The advice, which will be published by the National Institute for Health and Clinical Excellence tomorrow, has been greeted with anger by critics who claimed such “bribes” were draining the public purse of money which could be better spent elsewhere.
The study examined a series of schemes, including one in Kent which pays dieters up to £425 for losing weight and another in Scotland which gives pregnant women shopping vouchers worth up to £650 for quitting the habit.
It also looked at programmes in Oxford, Manchester, London and Bangor in Wales, where schools have been given toys such as juggling balls, stickers and pencils to children who have eaten their fruit and vegetables.

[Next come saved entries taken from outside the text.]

File: src/channel_picker.sv
// Finds the lowest selected channel at or above a starting index.
`timescale 1ns/1ns
`default_nettype none
`include "seq_select_defs.svh"
module channel_picker #(
    parameter int N = `NUM_CHANNELS
) (
    input wire logic [N-1:0] mask,
    input wire logic [$clog2(N)-1:0] from_idx,
    output logic found,
    output logic [$clog2(N)-1:0] pick_idx
);
    logic [N-1:0] eligible;

    if (N < 2) begin : g_bad_n
        $error("channel_picker needs at least two channels");
    end

    genvar g;
    generate
        for (g = 0; g < N; g++) begin : g_elig
            assign eligible[g] = mask[g] && (g >= int'(from_idx));
        end
    endgenerate

    // Scanning downward leaves the lowest eligible index, giving ascending order.
    always_comb begin
        found = 1'b0;
        pick_idx = '0;
        for (int i = N - 1; i >= 0; i--) begin
            if (eligible[i]) begin
                found = 1'b1;
                pick_idx = i[$clog2(N)-1:0];
            end
        end
    end
endmodule : channel_picker
`default_nettype wire

File: src/seq_select.sv
// Conversion sequence selector: channel mask register, start latch and sequencer.
`timescale 1ns/1ns
`default_nettype none
`include "seq_select_defs.svh"
module seq_select #(
    parameter seq_select_pkg::coding_type CODING = seq_select_pkg::coding_twos_comp,
    parameter int NUM_CHANNELS = `NUM_CHANNELS
) (
    input wire logic core_clk,
    input wire logic nrst,
    input wire logic chip_select_n,
    input wire logic read_strobe_n,
    input wire logic write_strobe_n,
    input wire logic conversion_start_n,
    input wire logic source_select,
    input wire logic [3:0] hw_channel_pick,
    input wire logic [3:0] bus_line_in,
    input wire logic [`RESULT_W-1:0] sar_result,
    output logic sequence_active,
    output logic [3:0] latched_selection,
    output logic [3:0] sequence_channel_mask,
    output logic [`CHAN_IDX_W-1:0] converting_channel,
    output logic result_valid,
    output logic [`CHAN_IDX_W-1:0] result_channel,
    output logic [`RESULT_W-1:0] result_code
);
    // The index width and the 4-bit ports are fixed, so other counts are refused at elaboration.
    if (NUM_CHANNELS != `NUM_CHANNELS) begin : g_bad_channels
        $error("seq_select serves exactly four channels");
    end
    if (`CONV_CYCLES > (1 << `CONV_CNT_W)) begin : g_bad_count
        $error("conversion counter too narrow");
    end

    typedef enum {st_idle, st_convert} state_type;

    logic [1:0] rst_sync_q;
    logic rst_n;
    seq_select_pkg::pins_type pins_raw;
    seq_select_pkg::pins_type meta_q;
    seq_select_pkg::pins_type pins_q;
    logic wr_prev_q;
    logic start_prev_q;
    logic window_q, window_d;
    logic [3:0] hold_q, hold_d;
    logic [3:0] mask_q, mask_d;
    logic [3:0] sel_q, sel_d;
    state_type state_q, state_d;
    logic busy_q, busy_d;
    logic [`CHAN_IDX_W-1:0] chan_q, chan_d;
    logic [`CONV_CNT_W-1:0] cnt_q, cnt_d;
    logic valid_q, valid_d;
    seq_select_pkg::result_type res_q, res_d;
    logic [3:0] mux_sel;
    logic first_found, next_found;
    logic [`CHAN_IDX_W-1:0] first_idx, next_idx, next_from;
    logic last_chan;

    // Reset is released through two flops so all state leaves reset on one edge.
    always_ff @(posedge core_clk or negedge nrst) begin
        if (!nrst) begin
            rst_sync_q <= 2'h0;
        end else begin
            rst_sync_q <= {rst_sync_q[0], 1'b1};
        end
    end
    assign rst_n = rst_sync_q[1];

    always_comb begin
        pins_raw.cs_n = chip_select_n;
        pins_raw.rd_n = read_strobe_n;
        pins_raw.wr_n = write_strobe_n;
        pins_raw.start_n = conversion_start_n;
        pins_raw.source_select = source_select;
        pins_raw.picks = hw_channel_pick;
        pins_raw.bus = bus_line_in;
    end

    // Pins are asynchronous to core_clk, so each passes two flops first.
    always_ff @(posedge core_clk or negedge rst_n) begin
        if (!rst_n) begin
            meta_q <= '{cs_n: 1'b1, rd_n: 1'b1, wr_n: 1'b1, start_n: 1'b1, default: '0};
            pins_q <= '{cs_n: 1'b1, rd_n: 1'b1, wr_n: 1'b1, start_n: 1'b1, default: '0};
            wr_prev_q <= 1'b1;
            start_prev_q <= 1'b1;
        end else begin
            meta_q <= pins_raw;
            pins_q <= meta_q;
            wr_prev_q <= pins_q.wr_n;
            start_prev_q <= pins_q.start_n;
        end
    end

    // Register write path.
    always_comb begin
        window_d = window_q;
        hold_d = hold_q;
        mask_d = mask_q;
        // The lines are inputs only while read is high and chip select, write are low.
        if (!pins_q.cs_n && !pins_q.wr_n && pins_q.rd_n) begin
            window_d = 1'b1;
            hold_d = pins_q.bus;
        end else if (!pins_q.wr_n) begin
            window_d = 1'b0;
        end
        // The value seen last before the strobe rises is the one kept.
        if (pins_q.wr_n && !wr_prev_q) begin
            window_d = 1'b0;
            if (window_q) begin
                mask_d = hold_q;
            end
        end
    end

    always_ff @(posedge core_clk or negedge rst_n) begin
        if (!rst_n) begin
            window_q <= 1'b0;
            hold_q <= `MASK_RESET;
            mask_q <= `MASK_RESET;
        end else begin
            window_q <= window_d;
            hold_q <= hold_d;
            mask_q <= mask_d;
        end
    end

    // Low source select takes the pins, high takes the register.
    assign mux_sel = pins_q.source_select ? mask_q : pins_q.picks;

    assign next_from = chan_q + 2'(1);
    assign last_chan = (chan_q == `CHAN_IDX_W'(NUM_CHANNELS - 1));

    channel_picker #(
        .N(NUM_CHANNELS)
    ) u_first (
        .mask(mux_sel),
        .from_idx(`CHAN_IDX_W'(0)),
        .found(first_found),
        .pick_idx(first_idx)
    );

    channel_picker #(
        .N(NUM_CHANNELS)
    ) u_next (
        .mask(sel_q),
        .from_idx(next_from),
        .found(next_found),
        .pick_idx(next_idx)
    );

    // Sequencer. Starts arriving while a sequence runs are ignored.
    always_comb begin
        state_d = state_q;
        busy_d = busy_q;
        sel_d = sel_q;
        chan_d = chan_q;
        cnt_d = cnt_q;
        valid_d = 1'b0;
        res_d = res_q;
        unique case (state_q)
            st_idle: begin
                busy_d = 1'b0;
                if (pins_q.start_n && !start_prev_q) begin
                    sel_d = mux_sel;
                    busy_d = 1'b1;
                    // An empty selection still shows one cycle of activity.
                    if (first_found) begin
                        state_d = st_convert;
                        chan_d = first_idx;
                        cnt_d = '0;
                    end
                end
            end
            st_convert: begin
                if (cnt_q == `CONV_CNT_W'(`CONV_CYCLES - 1)) begin
                    valid_d = 1'b1;
                    res_d.channel = chan_q;
                    // The core delivers offset binary; flipping the sign bit gives twos complement.
                    if (CODING == seq_select_pkg::coding_twos_comp) begin
                        res_d.code = sar_result ^ (`RESULT_W'(1) << `SIGN_BIT);
                    end else begin
                        res_d.code = sar_result;
                    end
                    cnt_d = '0;
                    if (!last_chan && next_found) begin
                        chan_d = next_idx;
                    end else begin
                        state_d = st_idle;
                        busy_d = 1'b0;
                    end
                end else begin
                    cnt_d = cnt_q + `CONV_CNT_W'(1);
                end
            end
        endcase
    end

    always_ff @(posedge core_clk or negedge rst_n) begin
        if (!rst_n) begin
            state_q <= st_idle;
            busy_q <= 1'b0;
            sel_q <= `MASK_RESET;
            chan_q <= '0;
            cnt_q <= '0;
            valid_q <= 1'b0;
            res_q <= '0;
        end else begin
            state_q <= state_d;
            busy_q <= busy_d;
            sel_q <= sel_d;
            chan_q <= chan_d;
            cnt_q <= cnt_d;
            valid_q <= valid_d;
            res_q <= res_d;
        end
    end

    assign sequence_active = busy_q;
    assign latched_selection = sel_q;
    assign sequence_channel_mask = mask_q;
    assign converting_channel = chan_q;
    assign result_valid = valid_q;
    assign result_channel = res_q.channel;
    assign result_code = res_q.code;
endmodule : seq_select
`default_nettype wire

The report said that such rewards could be “an effective way of encouraging people to change their unhealthy ways.”
Fiona McEvoy, from the TaxPayers’ Alliance, said state funds should not be used to pay people to change their lifestyles,
She said: “Bribing people to lose weight or quit smoking is nothing but a quick fix which patronises the individuals in question and drains much-needed money away from the public purse.
At a time when cancer drugs are being denied to sufferers due to lack of funds, many will be disgusted to learn that NICE are considering such a costly approach.”
Other schemes examined in the report include a pilot in Manchester which rewards overweight parents for walking their children to school.
As part of a £30m project, supermarket points are given to unfit people who attend keep-fit classes, weight loss clubs or go for a run in the park.
Overweight people gain credit points they can cash in for groceries just for turning up, with extra rewards depending on how much weight they lose.
In Newcastle, Bristol, Torbay, Manchester and Bury St Edmunds, those aged 16 to 22 are given subsidised gym membership if they visit at least once a week.
However, the report found limited evidence about whether the schemes make a difference.
In the Scottish antismoking project, for instance, the study acknowledged that four fifths of the women in the £43,000 scheme were smoking again within three months of giving birth.
The recommendations from NICE’s independent citizens council do not constitute its official advice to the NHS. Its board will launch a public consultation on the matter before considering the paper, which would inform future guidance.
However, the rationing body has already supported financial rewards for heroin addicts.
Originally NICE recommended that addicts who attended treatment programmes should be given the chance to win prizes, such as televisions and MP3 players.
The body dropped the idea following a public outcry but instead recommended that shopping vouchers worth up to £10 could be awarded to those who completed programmes, or showed they were clear of drugs.
NICE has been widely criticised for refusing to pay for dozens of cancer drugs on the grounds of cost. Medicines rejected include the drugs Avastin for advanced bowel cancer and Nexavar for advanced liver cancer.
Last year the institute fuelled controversy when it ruled marriage guidance counselling should be funded by the NHS, and supported the use of acupuncture for back pain, despite finding there was no good evidence it worked.
The report follows a three-day meeting of NICE’s citizens council, where members were asked to vote about the use of incentives.
“More than 60 per cent said they were in favour of such schemes, as long as they were only used as a “last resort” and were not exchangeable for tobacco or alcohol.
Sir Michael Rawlins, the chairman of NICE said: “We clearly face several public health challenges in today’s society, some more obvious than others, and we must seek to improve these in ways that are likely to achieve the best outcomes to those affected.
“The majority of the council has voted in favour of the use of incentives under certain circumstances, but this clearly remains a divisive issue”.
Public consultation on the report starts tomorrow.
Dr Helen Waters, from the UK Faculty of Public Health said there was some evidence that reward schemes worked and usually cost the same as other ways of changing people’s habits, such as weight loss clubs and smoking cessation groups.
But she said there were risks about the message such payments sent – both to those who received them, and to the rest of the population.
“There is some concern about the broader long-term messages – that reward schemes could be seen to be rewarding people for developing unhealthy habits,” said Dr Waters.